Medicinal "Herb That Eats Caterpillars"

The world of fungi is amazingly rich and diverse: they are justly united into a separate kingdom, along with the kingdoms of animals and plants. However, our knowledge about these creatures is mainly confined to cooking and medical applications.

Fungi can parasitize not only mammals: two thousand fungal species live at the expense of various invertebrates, including about one thousand of entomopathogenic species, i. e., the species affecting insects. In addition, several species of such fungi synthesize biologically active substances, which can be successfully used in pharmacology for designing efficient drugs

Parasitic fungi are among important natural regulators of insect population in terrestrial and aquatic habitats. Some fungal species are readily cultivable under laboratory conditions; consequently, they are frequently used for production of biopreparations safe for humans and environment, for controlling mass insects, such as Colorado potato beetle, locusts, aphids, and others. However, our interest in these unique creatures of nature is determined by one more fact: some fungal species have been used for ages in the traditional oriental medicine.

“The Herb of Life”

The ascomycetes belonging to the genus Cordyceps are interesting from the standpoint of medicine. For example, use of the fungus C. sinensis, growing on caterpillars of ghost moths in the mountain regions of China, Tibet, and Nepal, as a medicine was reported in 1082. Tibetans call this fungus Yarsa-Khumbu, which means “summer herb — winter insect”; Chinese, Dong chong xia cao, i. e., “the herb that eats caterpillars”; and Nepalese call it Jivan booti — “the herb of life”.
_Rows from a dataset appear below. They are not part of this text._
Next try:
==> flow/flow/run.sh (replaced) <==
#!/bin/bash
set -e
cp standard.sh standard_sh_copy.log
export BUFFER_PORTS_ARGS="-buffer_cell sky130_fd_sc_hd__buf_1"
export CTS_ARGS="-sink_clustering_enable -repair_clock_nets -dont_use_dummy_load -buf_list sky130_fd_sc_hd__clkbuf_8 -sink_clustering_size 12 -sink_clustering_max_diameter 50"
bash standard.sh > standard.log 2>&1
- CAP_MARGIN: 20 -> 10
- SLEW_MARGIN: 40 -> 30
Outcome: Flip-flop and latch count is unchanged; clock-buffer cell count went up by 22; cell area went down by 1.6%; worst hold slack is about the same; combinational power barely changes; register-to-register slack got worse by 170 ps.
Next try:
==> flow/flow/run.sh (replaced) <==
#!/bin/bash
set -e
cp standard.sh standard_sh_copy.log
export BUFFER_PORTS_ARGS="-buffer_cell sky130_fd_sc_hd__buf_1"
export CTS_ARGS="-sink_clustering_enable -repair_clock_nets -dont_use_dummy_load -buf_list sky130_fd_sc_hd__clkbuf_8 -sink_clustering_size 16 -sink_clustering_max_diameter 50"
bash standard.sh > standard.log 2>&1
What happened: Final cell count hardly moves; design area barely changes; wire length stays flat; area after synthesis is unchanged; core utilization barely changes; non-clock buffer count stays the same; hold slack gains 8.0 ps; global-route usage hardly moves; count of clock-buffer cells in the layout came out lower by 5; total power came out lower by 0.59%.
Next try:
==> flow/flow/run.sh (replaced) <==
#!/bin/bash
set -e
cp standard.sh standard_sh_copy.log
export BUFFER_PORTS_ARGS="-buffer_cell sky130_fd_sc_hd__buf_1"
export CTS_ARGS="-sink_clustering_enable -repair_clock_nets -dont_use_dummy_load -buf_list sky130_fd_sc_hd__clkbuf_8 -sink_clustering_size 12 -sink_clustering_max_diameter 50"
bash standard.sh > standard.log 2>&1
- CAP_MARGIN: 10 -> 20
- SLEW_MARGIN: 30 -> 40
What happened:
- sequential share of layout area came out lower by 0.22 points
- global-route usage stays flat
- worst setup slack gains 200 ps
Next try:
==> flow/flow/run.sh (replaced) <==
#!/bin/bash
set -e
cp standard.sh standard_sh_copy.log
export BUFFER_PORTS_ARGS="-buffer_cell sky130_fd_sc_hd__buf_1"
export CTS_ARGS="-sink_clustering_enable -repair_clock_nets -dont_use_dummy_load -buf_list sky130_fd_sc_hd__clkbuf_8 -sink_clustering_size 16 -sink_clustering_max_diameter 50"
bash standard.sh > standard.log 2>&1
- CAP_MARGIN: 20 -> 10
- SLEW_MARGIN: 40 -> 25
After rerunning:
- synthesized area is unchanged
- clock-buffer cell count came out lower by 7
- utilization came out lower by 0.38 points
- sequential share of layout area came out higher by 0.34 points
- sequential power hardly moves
This is an optimization exercise on Yosys and OpenROAD, whose aim is small area, a short achievable clock period and few clock cycles, not a production implementation.
No driver is modelled on the clock port, so clock power and skew are understated where the tree is cut down; a real chip needs a root buffer or a tree.
Power and IR drop assume default switching activity.

==> module ELA, before the edit <==
module ELA(clk, rst, ready, in_data, data_rd, req, wen, addr, data_wr, done);
	input				clk;
	input				rst;
	input				ready;
	input		[7:0]	in_data;
	input		[7:0]	data_rd;
	output 	reg			req;
	output 	reg			wen;
	output 	reg	[12:0]	addr;
	output 	reg	[7:0]	data_wr;
	output 	reg			done;
reg idle, arr, pro, tri_;
reg [1:0] sub;
wire [4:0] R = addr[12:8];
wire       o = addr[7];
wire [6:0] C = addr[6:0];
wire arr_end  = arr & (C == 7'd126);
wire last_arr = arr_end & (R != 5'd0);                
wire tri_end  = tri_ & (sub == 2'd2) & (C == 7'd1);   
always @(posedge clk or posedge rst) begin
  if (rst) begin
    idle <= 1'b1; arr <= 1'b0; pro <= 1'b0; tri_ <= 1'b0;
    sub <= 2'd0;
    req <= 1'b0; wen <= 1'b0; done <= 1'b0;
  end else begin
    req <= 1'b0;
    if (idle & ready) begin idle <= 1'b0; arr <= 1'b1; req <= 1'b1; end
    if (arr) begin
      if (last_arr) begin arr <= 1'b0; pro <= 1'b1; end
      else if (arr_end) req <= 1'b1;
    end
    if (pro) begin
      sub <= sub + 2'd1;
      if (sub == 2'd3) begin pro <= 1'b0; tri_ <= 1'b1; end
    end
    if (tri_) begin
      sub <= (sub == 2'd2) ? 2'd0 : sub + 2'd1;
      if (tri_end) begin
        tri_ <= 1'b0;
        if (R != 5'd31) begin arr <= 1'b1; req <= 1'b1; end
      end
    end
    wen  <= (arr & ~last_arr) | (pro & sub == 2'd0) | (tri_ & sub == 2'd2);
    done <= ~(idle | arr | pro | tri_);
  end
end
reg [4:0] dR;
reg [6:0] dC;
reg       nO;
always @(*) begin
  dR = 5'd0; dC = 7'd0; nO = o;
  if (arr) begin
    dC = last_arr ? 7'd2 : 7'd1;
    if (C == 7'd127) begin dR = {4'd0, 1'b1} + {4'd0, o}; nO = 1'b0; end
  end
  if (pro) case (sub)
      2'd0: dC = -7'd1;
      2'd1: begin dR = -5'd1; dC = 7'd1; end
      2'd2: begin dR = 5'd1; dC = 7'd1; end
      default: begin dR = -5'd1; dC = -7'd2; nO = 1'b1; end
    endcase
  if (tri_) case (sub)
      2'd0: begin dC = 7'd2; nO = 1'b0; end
      2'd1: begin dR = 5'd1; dC = 7'd1; end
      default: begin dR = -5'd1; dC = -7'd2; nO = 1'b1; end
    endcase
end
always @(posedge clk) begin
  if (idle) addr <= {5'd31, 1'b0, 7'd127};
  else addr <= {R + dR, nO, C + dC};
end
wire edge1 = (C[6:1] == 6'd0);                           
wire edge2 = (C[6:2] == 5'd0) & (C[1] ^ C[0]);           
reg [7:0] UA, UB, LA, LB, LC, bestd;
wire u_ld = (tri_ & (sub == 2'd1)) | (pro & (sub == 2'd2));
wire l_ld = (tri_ & (sub == 2'd2)) | (pro & (sub == 2'd0 | sub == 2'd3));
wire [8:0] dif = {1'b0, UA} - {1'b0, LA};
wire [7:0] d = dif[8] ? -dif[7:0] : dif[7:0];
wire [8:0] sum = {1'b0, UA} + {1'b0, LA};
wire take = tri_ & ((sub == 2'd0) |
                    (sub == 2'd1 & (edge1 | d <= bestd)) |
                    (sub == 2'd2 & ~edge2 & d < bestd));
always @(posedge clk) begin
  if (take) bestd <= d;
  if (arr) data_wr <= in_data;
  else if (take) data_wr <= sum[8:1];
  UB <= UA;
  UA <= u_ld ? data_rd : UB;
  if (l_ld) LA <= data_rd;
  else begin LA <= LB; LB <= LC; LC <= LA; end
end
endmodule
Settings: LEC_CHECK=0, CAP_MARGIN=40, CORE_MARGIN=2, CORE_UTILIZATION=70, GPL_ROUTABILITY_DRIVEN=1, PLACE_DENSITY=0.8, SLEW_MARGIN=40; clock period 13.0 ns.
standard.sh (not shown) runs the stock make flow with config.mk's settings and CLKGATE_MAP_FILE= SYNTH_SCRIPT=/design/flow/synth_recipe.tcl, a recipe that flattens the netlist after the stock synthesis.
==> flow/flow/run.sh <==
#!/bin/bash
# The standard layout with two changes:
#  - port buffers are buf_2 cells (BUFFER_PORTS_ARGS), turned into buf_1 on the
#    inputs by flow/cts.tcl;
#  - the clock tree is one level: the clock port drives four clkbuf_16 cells,
#    each driving the flip-flops of one quarter of the die
#    (flow/cts.tcl), instead of TritonCTS's two-level H-tree.
# Each tool's output goes to a log file of its own in this folder.
set -euo pipefail
export BUFFER_PORTS_ARGS="-buffer_cell sky130_fd_sc_hd__buf_2"
bash standard.sh place > place.log 2>&1
RES=$PWD/orfs/results/$FLOW_PLATFORM/ELA/base
RES=$RES openroad -no_init -exit flow/cts.tcl > cts.log 2>&1
cp $RES/4_1_cts.odb $RES/4_cts.odb
cp $RES/4_cts.sdc.tmp $RES/4_cts.sdc
bash standard.sh finish > finish.log 2>&1
Other scripts of this flow, unchanged in this note and not shown: flow/flow/cts.tcl
The baseline finished with timing, DRC and antenna clean.
Background: an optimization exercise with open tools, aiming at small area, a short achievable clock period and few clock cycles per item. Do not read the settings as production practice. The RTL was checked by simulation tests, not by an equivalence proof against the original design. Power is estimated from default activity; no workload was simulated.

[design/flow/run.sh]
#!/bin/bash
# synth_recipe.tcl (not shown) runs the flow's synth.tcl, then flattens the netlist and writes it again
# the make line also repeats each setting of config.mk as NAME=value (left out here)
make -C /OpenROAD-flow-scripts/flow DESIGN_CONFIG=/design/flow/config.mk WORK_HOME=/design/flow/orfs CLKGATE_MAP_FILE= SYNTH_SCRIPT=/design/flow/synth_recipe.tcl finish
[design/flow/config.mk]
export PLATFORM = sky130hd
export DESIGN_NAME = FloatALUUnit
export DESIGN_NICKNAME = FloatALUUnit
export VERILOG_FILES = /design/flow/design.v
export SDC_FILE = /design/flow/constraint.sdc
export NUM_CORES = 4
export LEC_CHECK = 0
export CAP_MARGIN = 20
export CORE_MARGIN = 2
export CORE_UTILIZATION = 40
export SLEW_MARGIN = 20
[design/flow/constraint.sdc]
create_clock -name core_clock -period 100.0 [get_ports {clk}]
set_input_delay 20.0000 -clock core_clock [delete_from_list [all_inputs] [get_ports {clk}]]
set_output_delay 20.0000 -clock core_clock [all_outputs]
set_load 0.01 [all_outputs]
[design/flow/design.v]
`timescale 1ns / 1ps
module Reduction_and8bit(input [7:0] in,output out);
	wire w1,w2,w3,w4,w5,w6;
	and(w1,in[1],in[0]);
	and(w2,in[2],w1);
	and(w3,in[3],w2);
	and(w4,in[4],w3);
	and(w5,in[5],w4);
	and(w6,in[6],w5);
	and(out,in[7],w6);
endmodule
module Reduction_or8bit(input [7:0] in,output out);
	wire w1,w2,w3,w4,w5,w6;
	or(w1,in[1],in[0]);
	or(w2,in[2],w1);
	or(w3,in[3],w2);
	or(w4,in[4],w3);
	or(w5,in[5],w4);
	or(w6,in[6],w5);
	or(out,in[7],w6);
endmodule
module Reduction_or24bit(input [23:0] in,output out);
    wire o1,o2,o3;
	Reduction_or8bit RO01(.in(in[7:0]),.out(o1));
	Reduction_or8bit RO02(.in(in[15:8]),.out(o2));
	Reduction_or8bit RO03(.in(in[23:16]),.out(o3));
	or(out,o1,o2,o3);
endmodule
module Reduction_nor31bit(input [30:0] in,output out);
    wire o1;
    wire o2;
	Reduction_or24bit RO01(.in(in[23:0]),.out(o1));
	Reduction_or8bit RO02(.in({1'b0,in[30:24]}),.out(o2));
	nor(out,o1,o2);
endmodule
module Complement8bit(input [7:0] in,output [7:0] out);
	not(out[0],in[0]);
	not(out[1],in[1]);
	not(out[2],in[2]);
	not(out[3],in[3]);
	not(out[4],in[4]);
	not(out[5],in[5]);
	not(out[6],in[6]);
	not(out[7],in[7]);
endmodule
module Complement24bit(input [23:0] in,output [23:0] out);
	Complement8bit C01(.in(in[7:0]),.out(out[7:0]));
	Complement8bit C02(.in(in[15:8]),.out(out[15:8]));
	Complement8bit C03(.in(in[23:16]),.out(out[23:16]));
endmodule
module Adder4bit(input [3:0] a,input [3:0] b,input cin,output [3:0]sum,output cout);
	wire g0,g1,g2,g3,p0,p1,p2,p3,c2,c1,c0;
	assign g0 = a[0]&b[0];
	assign g1 = a[1]&b[1];
	assign g2 = a[2]&b[2];
	assign g3 = a[3]&b[3];
	assign p0 = a[0]^b[0];
	assign p1 = a[1]^b[1];
	assign p2 = a[2]^b[2];
	assign p3 = a[3]^b[3];
	assign c0 = g0 |( p0 & cin);
	assign c1 = g1 | (p1&g0)| (p1&p0&cin);
	assign c2 = g2 | (p2&g1) | (p2&p1&g0) | (p2&p1&p0&cin);
	assign cout = g3 | (p3&g2) | (p3&p2&g1) | (p3&p2&p1&g0) | (p3&p2&p1&p0&cin);
	xor(sum[0],p0,cin);
	xor(sum[1],p1,c0);
	xor(sum[2],p2,c1);
	xor(sum[3],p3,c2);
endmodule
module Adder8bit(input [7:0] a,input [7:0] b,input cin,output [7:0]sum,output cout);
    wire ctemp;
	Adder4bit ADD01(.a(a[3:0]),.b(b[3:0]),.cin(cin),.sum(sum[3:0]),.cout(ctemp));
	Adder4bit ADD02(.a(a[7:4]),.b(b[7:4]),.cin(ctemp),.sum(sum[7:4]),.cout(cout));
endmodule
module Adder9bit(input [8:0] a,input [8:0] b,input cin,output [8:0]sum,output cout);
    wire ctemp;
	Adder8bit ADD01(.a(a[7:0]),.b(b[7:0]),.cin(cin),.sum(sum[7:0]),.cout(ctemp));
	xor(sum[8],a[8],b[8],ctemp);
	assign cout = a[8]&b[8] | a[8]&ctemp | ctemp&b[8];
endmodule
module Adder24bit(input [23:0] a,input [23:0] b,input cin,output [23:0]sum,output cout);
    wire ctemp1,ctemp2;
	Adder8bit ADD01(.a(a[7:0]),.b(b[7:0]),.cin(cin),.sum(sum[7:0]),.cout(ctemp1));
	Adder8bit ADD02(.a(a[15:8]),.b(b[15:8]),.cin(ctemp1),.sum(sum[15:8]),.cout(ctemp2));
	Adder8bit ADD03(.a(a[23:16]),.b(b[23:16]),.cin(ctemp2),.sum(sum[23:16]),.cout(cout));
endmodule
module Complement8bit_2s(input [7:0] in,output [7:0] out);
	wire [7:0] outtemp;
	Complement8bit C01(.in(in),.out(outtemp));
	Adder8bit ADD01(.a(outtemp),.b(8'b0000_0001),.cin(1'b0),.sum(out),.cout());
endmodule
module Complement24bit_2s(input [23:0] in,output [23:0] out);
	wire [23:0] outtemp;
	Complement24bit C01(.in(in),.out(outtemp));
	Adder24bit ADD01(.a(outtemp),.b(24'b0000_0000_0000_0000_0000_0001),.cin(1'b0),.sum(out),.cout());
endmodule
module Mux_1Bit(input in0,input in1 ,input sl,output out);
	wire w1,w2,invSL;
	not(invSL,sl);
	and(w1,in0,invSL);
	and(w2,in1,sl);
	or(out,w1,w2);
endmodule
module Mux_8Bit(input [7:0] in0,input [7:0] in1 ,input sl,output [7:0] out);
	Mux_1Bit M01(.in0(in0[0]),.in1(in1[0]) ,.sl(sl),.out(out[0]));
	Mux_1Bit M02(.in0(in0[1]),.in1(in1[1]) ,.sl(sl),.out(out[1]));
	Mux_1Bit M03(.in0(in0[2]),.in1(in1[2]) ,.sl(sl),.out(out[2]));
	Mux_1Bit M04(.in0(in0[3]),.in1(in1[3]) ,.sl(sl),.out(out[3]));
	Mux_1Bit M05(.in0(in0[4]),.in1(in1[4]) ,.sl(sl),.out(out[4]));
	Mux_1Bit M06(.in0(in0[5]),.in1(in1[5]) ,.sl(sl),.out(out[5]));
	Mux_1Bit M07(.in0(in0[6]),.in1(in1[6]) ,.sl(sl),.out(out[6]));
	Mux_1Bit M08(.in0(in0[7]),.in1(in1[7]) ,.sl(sl),.out(out[7]));
endmodule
Indeed, the fruiting bodies of C. sinensis contain unique substances — the polysaccharides that display immunomodulatory, antibacterial, and antiviral properties. This fungus is considered the most valuable remedy for asthma, hepatitis, vascular and renal diseases, liver cirrhosis, cancer, and many other serious diseases. A number of researchers have demonstrated that other fungal species belonging to the genus Cordyceps display analogous pharmaceutical properties.

Members of the genus Cordyceps inhabit mainly the subtropical and tropical regions; however, many species have been also found in temperate latitudes. Cordyceps militaris, inhabiting Eurasia, North America, and North Africa, is considered the most common species of this genus. This species is frequently met on the territory of Russia, mainly in the Primorsky krai and, more rarely, in the central and southern parts of European Russia. Data on the C. militaris abundance and biology in Siberia were virtually absent until recently, except for the two instances when this fungus was found in the Irkutsk and Novosibirsk oblasts in the 1990s.
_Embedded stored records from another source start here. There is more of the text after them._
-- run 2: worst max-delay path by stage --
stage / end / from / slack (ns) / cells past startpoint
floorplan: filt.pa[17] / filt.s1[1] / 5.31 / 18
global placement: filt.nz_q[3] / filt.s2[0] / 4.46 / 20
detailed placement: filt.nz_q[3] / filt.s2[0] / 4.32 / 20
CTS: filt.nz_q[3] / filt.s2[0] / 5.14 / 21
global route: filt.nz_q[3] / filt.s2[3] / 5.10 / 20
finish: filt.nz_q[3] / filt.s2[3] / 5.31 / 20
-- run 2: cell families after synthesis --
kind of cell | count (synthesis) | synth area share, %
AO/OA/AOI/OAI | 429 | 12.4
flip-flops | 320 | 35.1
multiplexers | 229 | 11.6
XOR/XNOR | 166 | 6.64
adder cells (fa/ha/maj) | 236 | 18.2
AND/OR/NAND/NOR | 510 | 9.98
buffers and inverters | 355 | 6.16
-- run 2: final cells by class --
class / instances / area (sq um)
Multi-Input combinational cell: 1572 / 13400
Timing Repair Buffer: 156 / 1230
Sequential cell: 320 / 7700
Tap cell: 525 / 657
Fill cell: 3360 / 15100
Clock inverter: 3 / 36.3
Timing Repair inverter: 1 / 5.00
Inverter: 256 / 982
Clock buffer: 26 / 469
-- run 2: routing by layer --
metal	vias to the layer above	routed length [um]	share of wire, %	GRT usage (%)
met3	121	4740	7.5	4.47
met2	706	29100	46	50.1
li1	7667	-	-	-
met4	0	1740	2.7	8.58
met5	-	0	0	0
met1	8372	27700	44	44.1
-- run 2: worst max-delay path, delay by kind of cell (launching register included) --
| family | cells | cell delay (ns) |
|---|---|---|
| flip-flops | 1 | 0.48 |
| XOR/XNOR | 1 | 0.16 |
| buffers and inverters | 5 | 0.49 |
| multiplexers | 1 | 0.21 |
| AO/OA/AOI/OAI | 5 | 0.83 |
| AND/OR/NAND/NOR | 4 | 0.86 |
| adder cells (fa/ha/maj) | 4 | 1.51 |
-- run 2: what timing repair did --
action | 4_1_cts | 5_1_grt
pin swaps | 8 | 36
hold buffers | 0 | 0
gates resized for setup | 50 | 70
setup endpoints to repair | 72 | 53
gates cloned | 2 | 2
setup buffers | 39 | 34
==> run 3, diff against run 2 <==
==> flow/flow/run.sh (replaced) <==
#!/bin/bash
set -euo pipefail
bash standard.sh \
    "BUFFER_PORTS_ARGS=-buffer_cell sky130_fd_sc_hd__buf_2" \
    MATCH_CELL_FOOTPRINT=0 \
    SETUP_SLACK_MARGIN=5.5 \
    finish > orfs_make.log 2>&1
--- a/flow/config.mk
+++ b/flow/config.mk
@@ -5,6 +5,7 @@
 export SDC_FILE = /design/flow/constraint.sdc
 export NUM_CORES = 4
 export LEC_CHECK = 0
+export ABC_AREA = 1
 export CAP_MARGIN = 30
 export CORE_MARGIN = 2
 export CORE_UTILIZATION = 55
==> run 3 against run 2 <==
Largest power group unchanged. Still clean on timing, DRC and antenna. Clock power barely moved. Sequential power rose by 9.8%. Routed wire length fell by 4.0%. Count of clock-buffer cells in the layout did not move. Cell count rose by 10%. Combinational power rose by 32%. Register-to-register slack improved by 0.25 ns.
Context: an optimization exercise on an open-source flow, tuned for small area, a short achievable clock period and few clock cycles per item. The choices shown serve that exercise and are no tape-out recipe. Only simulation tests tie the RTL to the original design; equivalence was not proved. In runs 1 to 4 and 6 to 10 the design's own scripts or RTL, not TritonCTS, make the clock network. No driver is modelled on the clock port, so clock power and skew are understated where the tree is cut down; a real chip needs a root buffer or a tree. Power and IR drop assume default switching activity.

==> design.v <==
`timescale 1ns / 1ps
module SquareRoot(outdata,checkflag,clk,rst,start,indata);
 input wire clk;
 input wire rst;
 input wire start;
 input wire [31:0] indata;
 output reg [15:0] outdata;    
 output reg checkflag;
 reg [13:0] h;       
 reg [15:0] r;       
 reg        neg;     
 reg        busy;
 reg [6:0]  j;       
 reg        late;    
 wire last = j[6] & ~j[5];       
 wire [15:0] m;
 assign m[1:0] = 2'b11;
 genvar k;
 generate
    for (k = 2; k <= 8; k = k + 1) begin : mlo
        assign m[k] = j[k-2] | late;
    end
    for (k = 9; k <= 14; k = k + 1) begin : mhi
        assign m[k] = late & ~j[k-9];
    end
 endgenerate
 assign m[15] = 1'b0;
 wire [17:0] sum = {r, h[13], outdata[15]} + {(outdata & m) ^ {16{~neg}}, 2'b11};
 function [4:0] first2;
    input [3:0] n;
    begin
    case (n)
    4'd0:  first2 = {2'd0, 3'd0};
    4'd1:  first2 = {2'd1, 3'd0};
    4'd2:  first2 = {2'd1, 3'd1};
    4'd3:  first2 = {2'd1, 3'd2};
    4'd4:  first2 = {2'd2, 3'd0};
    4'd5:  first2 = {2'd2, 3'd1};
    4'd6:  first2 = {2'd2, 3'd2};
    4'd7:  first2 = {2'd2, 3'd3};
    4'd8:  first2 = {2'd2, 3'd4};
    4'd9:  first2 = {2'd3, 3'd0};
    4'd10: first2 = {2'd3, 3'd1};
    4'd11: first2 = {2'd3, 3'd2};
    4'd12: first2 = {2'd3, 3'd3};
    4'd13: first2 = {2'd3, 3'd4};
    4'd14: first2 = {2'd3, 3'd5};
    default: first2 = {2'd3, 3'd6};
    endcase
    end
 endfunction
 wire [1:0] q0;
 wire [2:0] r0;
 assign {q0, r0} = first2(indata[31:28]);
 wire [13:0] hi_in, lo_in;
 generate
    for (k = 0; k < 14; k = k + 1) begin : split
        assign hi_in[k] = indata[2*k+1];
        assign lo_in[k] = indata[2*k];
    end
 endgenerate
 always @(posedge clk) begin
    if (!busy) begin
        h   <= hi_in;
        r   <= {13'd0, r0};
        neg <= 1'b0;
        j   <= 7'd0;
        late <= 1'b0;
    end else begin
        h   <= {h[12:0], 1'b0};
        r   <= sum[15:0];
        neg <= sum[17];
        j   <= {j[5:0], ~j[6]};
        late <= j[6] & (j[0] | j[5]);    
    end
 end
 wire sel_shift = busy;
 wire sel_load  = ~busy & start;
 wire sel_hold  = ~busy & ~start;
 always @(posedge clk)
    outdata <= ({16{sel_shift}} & {outdata[14:0], ~sum[17]})
             | ({16{sel_load}}  & {lo_in, q0})
             | ({16{sel_hold}}  & outdata);
 always @(posedge clk) begin
    if (rst) begin
        busy      <= 1'b0;
        checkflag <= 1'b0;
    end else if (start & !busy) begin
        busy      <= 1'b1;
        checkflag <= 1'b0;
    end else if (busy & last) begin
        busy      <= 1'b0;
        checkflag <= 1'b1;
    end
 end
endmodule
Originating from West Siberia

Scientists from the Laboratory of Insect Pathologies with the Institute of Systematics and Ecology of Animals, Siberian Branch of the Russian Academy of Sciences, conducted a long-term (1999—2006) parasitological research in the southern part of West Siberia as well as in Northeastern and Central Altai. Thus, they first discovered the filamentous fungi, the fungal species unable to form fruiting bodies and belonging to the genera Beauveria and Paecilomices, which affect insects belonging to various orders, mainly, beetles, bugs, and moths.

By the end of summer-fall season of 2007, the fruiting bodies of C. militaris were found in birch-pine forests in the neighborhood of Bolotnoe, a town in the Novosibirsk oblast, on an area of several hectares. In the forests examined, the hosts of this fungus were various lepidopterous species, namely, notodontid, noctid, geometrid, and thyatrid moths; moreover, virtually all the individual pupae found were infested.

The caterpillars of these moths live from July to September on birches, aspens, willows, bird cherry trees, and other trees and bushes, and their pupae winter in the forest litter and soil. The maximum density of the pupae and, correspondingly, fungal fruiting bodies on the site studied was impressive — 20 specimens per each square meter! This high population was recorded at the interface of the forest and fellings in the brushwood overgrown with raspberry bushes and nettle as well as near the tree butts covered with moss and old stumps.

The fungus C. militaris is especially variable in the size of fruiting bodies as well as in their number, shape, color, and other traits. So far mycologists have described a number of very similar members of this genus; this suggests that the fungi belonging to a complex of closely related species are discovered in the Novosibirsk region. This assumption as well as a detailed study of the life cycle and ecological preferences of these “Siberians” undoubtedly requires further and more comprehensive field and laboratory studies.

By now several C. militaris isolates were recovered into culture as an asexual stage, i.e., fungal mycelium, from the fruiting bodies collected in nature. One of the research tasks now is to select the artificial nutrient media where the fungus will develop the fruiting bodies, which possess the healing properties. A new less expensive raw stuff for medical purposes could be obtained after a comprehensive study of the C. militaris biochemical and pharmacological properties.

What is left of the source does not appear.